Ohio EPA Loan Funding Bowling Green Water Tower Replacement

Ohio EPA has issued a $3.57 million low-interest loan to the city of Bowling Green to construct a new drinking water storage tank.

Ohio’s Water Supply Revolving Loan Account (WSRLA) provides loans at interest rates below market rate. Over the 20-year life of the loan, the city will save an estimated $781,400 when compared to the market rate.

Bowling Green plans to replace the Manville Tower with a new 1.5-million-gallon water tank on a 0.68-acre parcel of land that is part of an industrial park. The 162-foot high tank would tie into existing water lines along Newton Road.

In addition to the WSRLA loan, the $3.86 million project also is receiving a $284,360 grant from the Ohio Public Works Commission.

Started in 1998, the Ohio Water Supply Revolving Loan Account has provided more than $900 million in loans with below-market interest rates for compliance-related improvements to public water systems. The program has saved public water systems more than $158 million in interest. Additionally, the WSRLA can provide technical assistance to public water systems in a variety of areas from the planning, design and construction of improvements to enhancing the technical, managerial and financial capacity of these systems.

This state revolving loan fund is partially supported by federal grants and designed to last indefinitely through repayment of loans and investments in bonds. The loan program is managed by Ohio EPA, with assistance from the Ohio Water Development Authority. Ohio EPA is responsible for program development and implementation, individual project coordination, and environmental reviews of projects seeking funds. The Ohio Water Development Authority provides financial management of the fund.

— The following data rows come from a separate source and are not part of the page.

$ cat src/rtl/serial_par_multiplier_n.sv
// Serial-parallel unsigned multiplier.
// y is captured in parallel on start; x arrives LSB first under x_valid/x_ready.
// The product streams out LSB first on pbit and is presented as a held
// parallel word with a one-cycle done pulse when the last bit is produced.
//
// state | meaning
// ------+----------------------------------------------------------
// IDLE  | waiting for start; product holds the last completed result
// RUN   | consuming XW serial x bits, one per accepted handshake
// FLUSH | shifting the YW upper product bits out of hi
module serial_par_multiplier_n #(
  parameter int YW = 4,
  parameter int XW = 8
) (
  input  logic             clk,
  input  logic             rst,
  input  logic             start,
  input  logic [YW-1:0]    y,
  input  logic             x,
  input  logic             x_valid,
  output logic             x_ready,
  output logic             busy,
  output logic             pbit,
  output logic             pbit_valid,
  output logic [XW+YW-1:0] product,
  output logic             done
);

  localparam int PW   = XW + YW;
  localparam int CMAX = (XW > YW) ? XW : YW;
  localparam int CW   = $clog2(CMAX + 1);

  typedef enum logic [1:0] {
    IDLE  = 2'd0,
    RUN   = 2'd1,
    FLUSH = 2'd2
  } state_t;

  state_t          state_q, state_d;
  logic [YW-1:0]   y_reg;
  logic [YW-1:0]   hi;
  logic [PW-1:0]   res;
  logic [CW-1:0]   cnt;
  logic [YW:0]     sum;
  logic            run_last;
  logic            flush_last;

  // Partial-sum adder: one extra bit so the carry lands in the new hi MSB.
  always_comb begin
    sum = {1'b0, hi} + (x ? {1'b0, y_reg} : {(YW+1){1'b0}});
  end

  // Next-state decode and handshake/status outputs.
  always_comb begin
    state_d    = state_q;
    x_ready    = 1'b0;
    busy       = 1'b0;
    run_last   = (cnt == CW'(XW - 1));
    flush_last = (cnt == CW'(YW - 1));
    case (state_q)
      IDLE: begin
        if (start) state_d = RUN;
      end
      RUN: begin
        x_ready = 1'b1;
        busy    = 1'b1;
        if (x_valid && run_last) state_d = FLUSH;
      end
      FLUSH: begin
        busy = 1'b1;
        if (flush_last) state_d = IDLE;
      end
      default: state_d = IDLE;
    endcase
  end

  // State register.
  always_ff @(posedge clk) begin
    if (rst) state_q <= IDLE;
    else     state_q <= state_d;
  end

  // Datapath: operand capture, shift-add step, flush shift and result hold.
  always_ff @(posedge clk) begin
    if (rst) begin
      y_reg      <= '0;
      hi         <= '0;
      res        <= '0;
      cnt        <= '0;
      pbit       <= 1'b0;
      pbit_valid <= 1'b0;
      product    <= '0;
      done       <= 1'b0;
    end else begin
      pbit_valid <= 1'b0;
      done       <= 1'b0;
      case (state_q)
        IDLE: begin
          if (start) begin
            y_reg <= y;
            hi    <= '0;
            res   <= '0;
            cnt   <= '0;
          end
        end
        RUN: begin
          if (x_valid) begin
            pbit       <= sum[0];
            pbit_valid <= 1'b1;
            hi         <= sum[YW:1];
            res        <= {sum[0], res[PW-1:1]};
            cnt        <= run_last ? '0 : cnt + 1'b1;
          end
        end
        FLUSH: begin
          pbit       <= hi[0];
          pbit_valid <= 1'b1;
          hi         <= hi >> 1;
          res        <= {hi[0], res[PW-1:1]};
          cnt        <= cnt + 1'b1;
          if (flush_last) begin
            product <= {hi[0], res[PW-1:1]};
            done    <= 1'b1;
            cnt     <= '0;
          end
        end
        default: ;
      endcase
    end
  end

endmodule

$ cat config.mk
export PLATFORM = sky130hd
export DESIGN_NAME = serial_par_multiplier_n
export DESIGN_NICKNAME = d
export VERILOG_FILES = /design/src/rtl/serial_par_multiplier_n.sv
export SDC_FILE = /design/constraint.sdc
export NUM_CORES = 1
export LEC_CHECK = 0
export ABC_AREA = 1
export ABC_CLOCK_PERIOD_IN_PS = 1700
export CAP_MARGIN = 5
export CELL_PAD_IN_SITES_DETAIL_PLACEMENT = 1
export CELL_PAD_IN_SITES_GLOBAL_PLACEMENT = 2
export CORE_MARGIN = 5
export CORE_UTILIZATION = 31
export DETAILED_ROUTE_END_ITERATION = 16
export GPL_ROUTABILITY_DRIVEN = 0
export PLACE_DENSITY_LB_ADDON = 0.1
export SETUP_SLACK_MARGIN = 0.4
export SLEW_MARGIN = 20
export SYNTH_ARGS = -nofsm -noshare
export SYNTH_HDL_FRONTEND = slang
export SYNTH_SLANG_ARGS = --single-unit
$ cat constraint.sdc
create_clock -name clk -period 1.7 [get_ports clk]
set_input_delay 0.17 -clock clk [delete_from_list [all_inputs] [get_ports clk]]
set_output_delay 0.17 -clock clk [all_outputs]
set_load 0.03 [all_outputs]
==> impl_metrics.json, run 1 <==
{
  "initial_utilization_pct": 31.7,
  "drc": 0,
  "clockBufferDepth": 2,
  "cp_slowest_cell": "dfxtp_4",
  "maxCapViolCount": 0,
  "gr-total-overflow": 0,
  "critPathKind": "reg -> reg",
  "die-area_um2": 7660,
  "r2r_slack_ps": 150,
  "grt_use_total_pct": 13.9,
  "start_kind": "flop",
  "clock-sinks": 40,
  "hold_violations": 0,
  "core_area_um2": 5890,
  "cts_buffers": 5,
  "final-max-slew-violation-count": 0,
  "largest_reg_flops": 12,
  "cts_tree": "yes",
  "synth_seq_area_share_pct": 43.0,
  "drt_iter0_drc": 52,
  "worst_skew_pair.late_latency_ps": 290,
  "dp_hpwl_um": 3230,
  "final_core_util_pct": 47.8,
  "ios": 26,
  "rsz0062_at_grt": "true",
  "cp.arrival_ps": 1740,
  "fp.dieH_um": 87.5,
  "chipWidth_um": 87.5,
  "hold_path_end": "product[6]$_SDFFE_PP0P_",
  "tightestPinTransition_ps": 453,
  "max_freq_mhz": 643,
  "status": "complete, no violations",
  "dr_total_vias": 1783,
  "hold_depth": 2,
  "post-route-min-period_ps": 1550,
  "routed_wl_um": 5490,
  "num-nets-final": 318,
  "reg2regPathDepth": 10,
  "syn-cell-area_um2": 1860,
  "rows": 28,
  "first_global_vias": 1780,
  "syn_avg_cell_area_um2": 7.70,
  "fin_skew_ps": 5.25,
  "viasPerCell": 4.77,
  "r2r-start": "state_q[1]$_SDFFE_PP0P_",
  "critical_path_required_ps": 1880,
  "ys_ff_latch": 40,
  "reg_top3": "product: 12 flops, res: 11 flops",
  "critPathMaxFanout": 8,
  "area_growth_pct": 51.1,
  "top_register": "product",
  "power_density_nw_per_um2": 1380,
  "portBuffers": 25,
  "crit_top_cell": "nand2_4",
  "ys_types": 25,
  "num_antenna_cells": 0,
  "dr.pass1.iters": 4,
  "cellLeakagePower_nw": 1.17,
  "yosysWarnings": 0,
  "hold_class": "reg -> reg",
  "hp-start": "product[6]$_SDFFE_PP0P_",
  "detail-route-antenna-nets": 0,
  "antenna_found_initial": 0,
  "crit_chain": "inv_4 -> ha_4 -> nand2_4 -> nand2_4 -> nor2_4 -> clkinv_4 -> buf_4 -> buf_6 -> a21oi_2 -> nor2_1",
  "timing.rr.end": "res[3]$_SDFFE_PP0P_",
  "post-route-period-util_pct": 91.5,
  "setup_violations": 0,
  "clockRootBuffer": "clkbuf_8",
  "synthesis.nets": 262,
  "wl_per_cell_um": 14.7,
  "critPathMaxStageDelay_ps": 380,
  "grt_max_degree": 21,
  "synth_cells": 242,
  "critPathCaptureType": "flop",
  "cts_htree_levels": 2,
  "grt_pass1_wl_um": 8370,
  "holdWs_ps": 461,
  "maxSlewHeadroom_pct": 69.8,
  "layout-drive-gt1-share_pct": 36.5,
  "peakVddDrop_mv": 0.777,
  "path_clk_slew_ps": 80
}
## area by class of cell
type	instances	area, um2
multi-input combinational	170	1120
timing repair inverter	1	7.51
timing repair buffer	60	562
sequential	40	816
clock buffer	7	96.3
tap	75	93.8
inverter	20	91.3
clock inverter	1	30.0
fill	721	3070
## report_power, final
part           internal (mW)  switching, mW  total (mW)
Clock                  0.518          0.333       0.852
Sequential              1.05         0.0918        1.14
Combinational          0.894          0.993        1.89
Total                   2.46           1.42        3.88
## worst max-delay path: cells and delay by family (launching register included)
family	cells	cell delay (ps)
fa+ha+maj	1	180
simple gates	4	350
flops	1	380
buf+inv	4	430
compound gates	1	100
## what timing repair did
item | in CTS | in global routing
hold buffers | 0 | 0
pin swaps | 13 | 16
cloned | 3 | 1
endpoints found under the setup margin | 51 | 37
setup buffers | 13 | 11
resized for setup | 70 | 45
## layout by cell type, fill, tap and decap left out, types with 5 or more instances in the layout
| cell | netlist | final |
|---|---|---|
| o21ai_0 | 13 | 6 |
| buf_6 | 2 | 11 |
| nor2_1 | 20 | 15 |
| clkdlybuf4s50_1 | 0 | 7 |
| clkbuf_8 | 0 | 7 |
| inv_1 | 19 | 13 |
| dfxtp_1 | 40 | 34 |
| nand3_1 | 13 | 11 |
| nand2_1 | 63 | 50 |
| a21oi_2 | 4 | 14 |
| dlygate4sd2_1 | 0 | 16 |
| ha_4 | 0 | 5 |
| buf_4 | 2 | 23 |
| nand2_2 | 0 | 10 |
| a21oi_1 | 31 | 21 |
## per-layer routing
layer | routed length (um) | global-route usage, % | share of wire, % | vias to the layer above
met5 | 0 | 0 | 0 | -
met4 | 29 | 3.77 | 0.53 | 0
met3 | 144 | 2.55 | 2.6 | 2
met1 | 2620 | 18.8 | 48 | 868
li1 | - | - | - | 896
met2 | 2700 | 22.7 | 49 | 17
## worst max-delay path by stage
stage          slack (ps)                     from                  end
6_report              150  state_q[1]$_SDFFE_PP0P_  res[3]$_SDFFE_PP0P_
5_1_grt                50  state_q[1]$_SDFFE_PP0P_   hi[3]$_SDFFE_PP0P_
4_1_cts               220    y_reg[0]$_SDFFE_PP0P_   hi[0]$_SDFFE_PP0P_
3_5_place_dp         -160                        x   hi[1]$_SDFFE_PP0P_
3_3_place_gp         -120                        x   hi[3]$_SDFFE_PP0P_
2_1_floorplan         160  state_q[1]$_SDFFE_PP0P_  res[3]$_SDFFE_PP0P_
## metrics by stage
| step | instances | cell area [um2] | setup slack (ps) | power [mW] | setup TNS (ps) |
|---|---|---|---|---|---|
| floorplan | 242 | 1900 | 161 | 2.06 | 0 |
| finish | 374 | 2820 | 145 | 3.88 | 0 |
| global placement | 338 | 2220 | -124 | 2.27 | -429 |
| global route | 374 | 2820 | 45.5 | 4.11 | 0 |
| CTS | 362 | 2570 | 223 | 3.53 | 0 |
| detailed placement | 338 | 2220 | -158 | 2.27 | -560 |
## cell usage after synthesis (all sizes together)
| cell | number | share of area, % |
|---|---|---|
| o2111a | 1 | 0.60 |
| nand3 | 13 | 3.5 |
| buf | 8 | 3.9 |
| o21ai | 14 | 3.8 |
| nand2 | 65 | 14 |
| clkbuf | 4 | 0.81 |
| a21oi | 35 | 10 |
| ha | 10 | 6.7 |
| inv | 20 | 4.2 |
| a22o | 1 | 0.47 |
| dfxtp | 40 | 43 |
| xor2 | 1 | 0.47 |
| fa | 1 | 1.1 |
| a31oi | 1 | 0.34 |
| nor3 | 4 | 1.1 |
| nor2 | 22 | 5.2 |
| nand3b | 2 | 0.81 |
## cell families after synthesis
family | synth area share (%)
and+or+nand+nor | 24.5
AOI/OAI and AO/OA | 15.4
DFF | 43.0
buffers and inverters | 8.86
adders and majority gates | 7.79
xor gates and xnor gates | 0.470
No activity file was read; power rests on OpenSTA's default activity.
==> run 2: changes to the inputs <==
--- a/config.mk
+++ b/config.mk
@@ -10,6 +10,7 @@
 export CAP_MARGIN = 5
 export CELL_PAD_IN_SITES_DETAIL_PLACEMENT = 1
 export CELL_PAD_IN_SITES_GLOBAL_PLACEMENT = 2
+export CORE_ASPECT_RATIO = 1.4
 export CORE_MARGIN = 5
 export CORE_UTILIZATION = 31
 export DETAILED_ROUTE_END_ITERATION = 16
==> run 2 against run 1 <==
  * Worst hold slack barely moved
  * Clock skew is 1.6 ps higher
  * Clock-buffer cell count down 2
  * First-iteration DRC count fell by 50%
  * Cell count decreased by 1.3%
  * Fmax up 5.6%
  * Routed wire length decreased by 8.2%
  * Power decreased by 6.1%
  * Cell area is 0.76% lower
  * Worst setup slack better by 83 ps
  * Critical path type unchanged
  * Critical endpoint unchanged
  * Largest cell class unchanged
  * Highest routed layer unchanged
==> impl_metrics.json, run 2 (synthesis results as in run 1) <==
{
  "design_area_um2": 2790,
  "grt_pass1_wl_um": 8270,
  "portBuffers": 25,
  "power_density_nw_per_um2": 1300,
  "hold_class": "reg -> reg",
  "hp-start": "res[1]$_SDFFE_PP0P_",
  "largest_reg_flops": 12,
  "crit_buf_inv": 4,
  "critPathCaptureType": "flop",
  "cts_tree": "yes",
  "critPathMaxStageDelay_ps": 370,
  "start_kind": "flop",
  "detail-route-antenna-nets": 0,
  "clockRootBuffer": "clkbuf_8",
  "layout_setup_ws_ps": 228,
  "rsz0062_at_grt": "true",
  "setup-tns-final_ps": 0,
  "final_common_cell": "nand2_1",
  "placed_area_um2": 2240,
  "max_freq_mhz": 679,
  "critPathMaxFanout": 8,
  "worst_skew_pair.late_latency_ps": 290,
  "chipWidth_um": 75.5,
  "post-route-period-util_pct": 86.6,
  "reg2regPathDepth": 10,
  "timing.rr.end": "res[3]$_SDFFE_PP0P_",
  "area_growth_pct": 50.0,
  "maxCapViolCount": 0,
  "viasPerCell": 4.69,
  "critical_path_required_ps": 1890,
  "crit_chain": "inv_4 -> ha_4 -> nand2_4 -> nand2_4 -> nor2_4 -> clkinv_4 -> buf_4 -> buf_6 -> a21oi_2 -> nor2_1",
  "tightestPinTransition_ps": 383,
  "core_area_um2": 5860,
  "peakVddDrop_mv": 0.842,
  "fin_skew_ps": 6.82,
  "maxSlewHeadroom_pct": 74.5,
  "cellLeakagePower_nw": 1.16,
  "reg_top3": "product: 12 flops, res: 11 flops",
  "dr.pass1.iters": 3,
  "preCtsSetupSlack_ps": -144,
  "clock-sinks": 40,
  "fp.dieH_um": 102,
  "hold_violations": 0,
  "final-max-slew-violation-count": 0,
  "nFillCells": 694,
  "hold_path_end": "product[0]$_SDFFE_PP0P_",
  "holdWs_ps": 461,
  "cts_htree_levels": 2,
  "crit_top_cell": "nand2_4",
  "dr_total_vias": 1732,
  "cts_buffers": 5,
  "gr-total-overflow": 0,
  "rows": 33,
  "status": "complete, no violations",
  "drc": 0,
  "post-route-min-period_ps": 1470,
  "drt_iter0_drc": 26,
  "initial_utilization_pct": 31.8,
  "grt_use_total_pct": 14.1,
  "path_clk_slew_ps": 80,
  "top_register": "product",
  "hold_depth": 2,
  "routed_wl_um": 5040,
  "cp.arrival_ps": 1660,
  "num-nets-final": 318,
  "critical-path-top-delay-family": "buffers and inverters",
  "setup_violations": 0,
  "ios": 26,
  "first_global_vias": 1784,
  "die-area_um2": 7680,
  "antenna_found_initial": 0,
  "r2r_slack_ps": 230,
  "critPathKind": "reg -> reg",
  "final_cell_mix": "nand2_1 (46), dfxtp_1 (37), a21oi_1 (24)",
  "clockBufferDepth": 2,
  "wl_per_cell_um": 13.7,
  "dp_hpwl_um": 3400,
  "r2r-start": "state_q[1]$_SDFFE_PP0P_",
  "num_antenna_cells": 0,
  "cp_slowest_cell": "dfxtp_2",
  "grt_max_degree": 16,
  "layout-drive-gt1-share_pct": 35.5
}
## run 2: changes by cell type in the layout (fill, tap and decap cells not counted), moves of 3 or more
cell	change
nand2_1	-4
o21ai_2	-3
a21oi_1	+3
buf_6	-4
o21ai_0	+4
buf_12	+3
nand2_2	+4
a21oi_2	-3
dfxtp_1	+3
## run 2: tightest hold or removal path, cell delays in order (launching register included)
cell	delay, ps
dfxtp_1	310
nand2_1	60
a21oi_1	50
## run 2: per-stage QoR
stage	utilization (%)	power, mW	std cells
2_1_floorplan	-	2.06	242
3_3_place_gp	38.2	2.29	335
3_5_place_dp	38.2	2.30	335
4_1_cts	44.7	3.40	360
5_1_grt	47.7	3.87	369
6_report	47.7	3.64	369
## run 2: worst max-delay path by stage
stage / startpoint / to / cells past startpoint
after floorplan: state_q[1]$_SDFFE_PP0P_ / res[3]$_SDFFE_PP0P_ / 11
after global placement: x / hi[3]$_SDFFE_PP0P_ / 10
after detailed placement: x / hi[1]$_SDFFE_PP0P_ / 10
after CTS: state_q[0]$_SDFFE_PP0P_ / busy / 3
after global routing: state_q[1]$_SDFFE_PP0P_ / cnt[3]$_SDFFE_PP0P_ / 9
final: state_q[1]$_SDFFE_PP0P_ / res[3]$_SDFFE_PP0P_ / 10
## run 2: layout make-up
class                      count  area [um2]  area share (%)
timing repair buffer          60         604            21.6
inverter                      20        91.3            3.27
sequential                    40         807            28.9
multi-input combinational    170        1110            39.7
clock inverter                 3        18.8           0.672
tap                           70        87.6            3.13
clock buffer                   5        68.8            2.46
timing repair inverter         1        7.51           0.269
## run 2: report_power, final
group / switching (mW) / internal [mW] / total, mW / leakage [nW]
clock network: 0.351 / 0.286 / 0.638 / 0.0479
logic: 0.949 / 0.922 / 1.87 / 0.787
registers: 0.0889 / 1.04 / 1.13 / 0.326
## run 2: repair_timing
item	4_1_cts	5_1_grt
buffers inserted	14	9
resized for setup	67	33
endpoints found under the hold margin	0	0
cloned	3	0
setup endpoints to repair	51	36
hold buffers	0	0
pin swaps	25	26
## run 2: routing by layer
layer  track usage, %  share of wire, %  wire (um)
met4             4.44               1.4         73
met1             14.7                39       1950
met3             2.98               3.0        149
met2             27.0                57       2870
met5                0                 0          0
==> run 3: changes to the inputs <==
--- a/config.mk
+++ b/config.mk
@@ -6,7 +6,6 @@
 export NUM_CORES = 1
 export LEC_CHECK = 0
 export ABC_AREA = 1
-export ABC_CLOCK_PERIOD_IN_PS = 1700
 export CAP_MARGIN = 5
 export CELL_PAD_IN_SITES_DETAIL_PLACEMENT = 1
 export CELL_PAD_IN_SITES_GLOBAL_PLACEMENT = 2
==> results of run 3 <==
Same layout as run 2: the final DEF is identical, and so are final timing and power.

The Ohio Environmental Protection Agency was created in 1972 to consolidate efforts to protect and improve air quality, water quality and waste management in Ohio. In the past 40 years, air pollutants dropped by as much as 90 percent; large rivers meeting standards improved from 21 percent to 89 percent; and hundreds of polluting, open dumps were replaced with engineered landfills and an increased emphasis on waste reduction and recycling. Ohio EPA….40 years and moving forward.